14:05:15jaekwon:e.g. i think maidsafe would break down as soon as somebody comes up with a fork of the software that looked to cheat the system by collaborating.
14:08:25nsh:does maidsafe have a white paper or anything?
14:09:18jaekwon:there's one paper on the improved DHT
14:09:27jaekwon:and a wiki on github for the rest.
14:09:49nsh:so their product is... hope?
14:10:15maaku:nsh: hope and millions of dollars!
14:10:36jaekwon:i just don't think we (the cryptocurrency community as a whole) really understand what problem it is that we're solving.

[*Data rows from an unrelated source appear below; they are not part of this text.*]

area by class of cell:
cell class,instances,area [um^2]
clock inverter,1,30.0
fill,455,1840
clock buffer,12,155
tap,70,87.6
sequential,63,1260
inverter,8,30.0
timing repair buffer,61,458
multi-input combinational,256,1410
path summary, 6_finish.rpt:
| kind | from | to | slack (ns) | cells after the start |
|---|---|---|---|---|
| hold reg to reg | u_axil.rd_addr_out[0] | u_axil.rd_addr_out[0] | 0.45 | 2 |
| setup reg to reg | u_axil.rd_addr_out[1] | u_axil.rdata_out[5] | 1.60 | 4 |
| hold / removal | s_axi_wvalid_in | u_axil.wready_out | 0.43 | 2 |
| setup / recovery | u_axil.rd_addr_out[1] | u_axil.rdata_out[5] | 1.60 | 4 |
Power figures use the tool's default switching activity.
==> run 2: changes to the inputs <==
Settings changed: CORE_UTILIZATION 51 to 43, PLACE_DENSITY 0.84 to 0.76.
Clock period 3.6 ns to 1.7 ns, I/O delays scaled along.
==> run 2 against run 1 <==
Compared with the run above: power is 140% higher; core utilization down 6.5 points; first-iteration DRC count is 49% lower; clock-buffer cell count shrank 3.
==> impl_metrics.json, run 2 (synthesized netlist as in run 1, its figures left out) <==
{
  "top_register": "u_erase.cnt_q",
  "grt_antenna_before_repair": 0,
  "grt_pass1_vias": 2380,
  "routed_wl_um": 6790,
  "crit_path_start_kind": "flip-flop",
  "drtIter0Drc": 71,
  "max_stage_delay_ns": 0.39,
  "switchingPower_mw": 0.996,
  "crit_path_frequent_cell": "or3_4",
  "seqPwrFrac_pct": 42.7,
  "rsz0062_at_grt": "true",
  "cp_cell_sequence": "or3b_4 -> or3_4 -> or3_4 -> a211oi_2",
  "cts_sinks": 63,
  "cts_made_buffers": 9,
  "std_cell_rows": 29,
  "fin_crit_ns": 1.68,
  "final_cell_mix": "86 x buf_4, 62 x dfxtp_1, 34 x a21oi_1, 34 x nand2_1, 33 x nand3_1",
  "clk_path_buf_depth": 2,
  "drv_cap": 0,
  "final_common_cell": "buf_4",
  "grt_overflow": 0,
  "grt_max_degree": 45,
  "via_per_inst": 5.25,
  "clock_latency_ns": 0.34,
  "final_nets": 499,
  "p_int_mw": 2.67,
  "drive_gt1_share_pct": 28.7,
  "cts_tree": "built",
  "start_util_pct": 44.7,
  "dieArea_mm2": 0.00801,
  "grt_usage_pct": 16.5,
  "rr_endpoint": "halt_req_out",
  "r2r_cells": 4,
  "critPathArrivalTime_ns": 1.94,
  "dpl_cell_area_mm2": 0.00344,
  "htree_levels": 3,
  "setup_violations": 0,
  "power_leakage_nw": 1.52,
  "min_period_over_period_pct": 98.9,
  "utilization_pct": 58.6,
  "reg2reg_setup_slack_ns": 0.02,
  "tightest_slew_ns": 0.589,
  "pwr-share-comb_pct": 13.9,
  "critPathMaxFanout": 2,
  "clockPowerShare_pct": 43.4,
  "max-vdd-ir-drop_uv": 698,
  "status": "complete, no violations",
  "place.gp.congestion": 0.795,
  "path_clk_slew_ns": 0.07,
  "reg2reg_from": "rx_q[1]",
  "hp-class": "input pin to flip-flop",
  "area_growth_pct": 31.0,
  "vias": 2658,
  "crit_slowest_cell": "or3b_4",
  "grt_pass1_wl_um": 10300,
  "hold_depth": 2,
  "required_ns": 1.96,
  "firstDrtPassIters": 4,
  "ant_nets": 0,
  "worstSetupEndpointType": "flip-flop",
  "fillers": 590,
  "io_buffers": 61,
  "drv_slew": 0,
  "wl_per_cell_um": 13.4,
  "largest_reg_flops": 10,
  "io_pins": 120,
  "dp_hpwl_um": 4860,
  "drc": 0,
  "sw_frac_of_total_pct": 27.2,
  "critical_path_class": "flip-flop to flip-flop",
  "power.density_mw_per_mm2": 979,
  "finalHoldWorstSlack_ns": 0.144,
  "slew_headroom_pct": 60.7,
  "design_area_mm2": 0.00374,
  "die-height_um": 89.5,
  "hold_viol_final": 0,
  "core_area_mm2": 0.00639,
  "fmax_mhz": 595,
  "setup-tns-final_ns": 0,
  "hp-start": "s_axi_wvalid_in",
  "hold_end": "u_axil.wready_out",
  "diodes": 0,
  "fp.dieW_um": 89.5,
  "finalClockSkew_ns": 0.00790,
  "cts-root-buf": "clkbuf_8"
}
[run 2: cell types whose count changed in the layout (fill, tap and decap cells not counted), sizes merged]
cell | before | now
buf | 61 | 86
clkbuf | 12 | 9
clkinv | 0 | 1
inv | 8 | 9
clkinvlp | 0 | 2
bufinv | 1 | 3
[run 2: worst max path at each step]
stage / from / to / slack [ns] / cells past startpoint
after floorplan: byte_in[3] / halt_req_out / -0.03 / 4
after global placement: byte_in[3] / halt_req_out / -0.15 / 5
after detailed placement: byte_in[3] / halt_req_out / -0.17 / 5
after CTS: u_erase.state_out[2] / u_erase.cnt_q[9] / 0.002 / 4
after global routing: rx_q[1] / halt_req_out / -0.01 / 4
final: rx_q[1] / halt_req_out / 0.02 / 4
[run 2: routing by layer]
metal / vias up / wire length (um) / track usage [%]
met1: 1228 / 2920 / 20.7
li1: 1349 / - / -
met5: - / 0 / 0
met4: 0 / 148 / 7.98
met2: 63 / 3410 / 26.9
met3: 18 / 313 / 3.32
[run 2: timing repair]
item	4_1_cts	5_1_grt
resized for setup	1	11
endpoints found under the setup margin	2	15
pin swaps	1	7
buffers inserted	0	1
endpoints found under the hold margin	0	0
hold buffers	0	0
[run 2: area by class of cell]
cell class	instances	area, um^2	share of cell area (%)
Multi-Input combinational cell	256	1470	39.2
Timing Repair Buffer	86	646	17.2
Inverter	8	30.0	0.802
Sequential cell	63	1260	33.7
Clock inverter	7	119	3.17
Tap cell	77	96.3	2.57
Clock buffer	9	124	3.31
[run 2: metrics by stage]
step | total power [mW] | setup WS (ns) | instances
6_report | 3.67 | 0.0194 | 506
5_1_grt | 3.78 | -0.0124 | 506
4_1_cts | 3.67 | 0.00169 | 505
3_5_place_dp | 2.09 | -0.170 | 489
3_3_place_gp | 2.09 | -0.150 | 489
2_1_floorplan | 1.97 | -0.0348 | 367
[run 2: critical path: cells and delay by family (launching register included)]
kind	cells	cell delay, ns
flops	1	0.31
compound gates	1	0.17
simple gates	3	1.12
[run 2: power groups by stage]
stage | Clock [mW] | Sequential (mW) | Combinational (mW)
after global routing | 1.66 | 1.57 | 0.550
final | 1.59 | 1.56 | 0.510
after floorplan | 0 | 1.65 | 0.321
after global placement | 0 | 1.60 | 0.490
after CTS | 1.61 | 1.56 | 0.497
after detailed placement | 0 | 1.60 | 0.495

14:10:53jaekwon:everybody talks about the byzantine generals problem
14:11:12jaekwon:and maidsafe might solve that as well as a bunch of other shitty coins.
14:11:32jaekwon:but they probably actually rely on hope, yeah.
14:12:21jaekwon:hope that everybody runs the "official" software or protocol and not deviate from it.
14:13:57jaekwon:bitcoin mostly solves the problem even in the face of everybody trying to cheat or collaborate, because the given protocol is an equilibrium.
14:14:08jaekwon:anyways, maidsafe. crazy.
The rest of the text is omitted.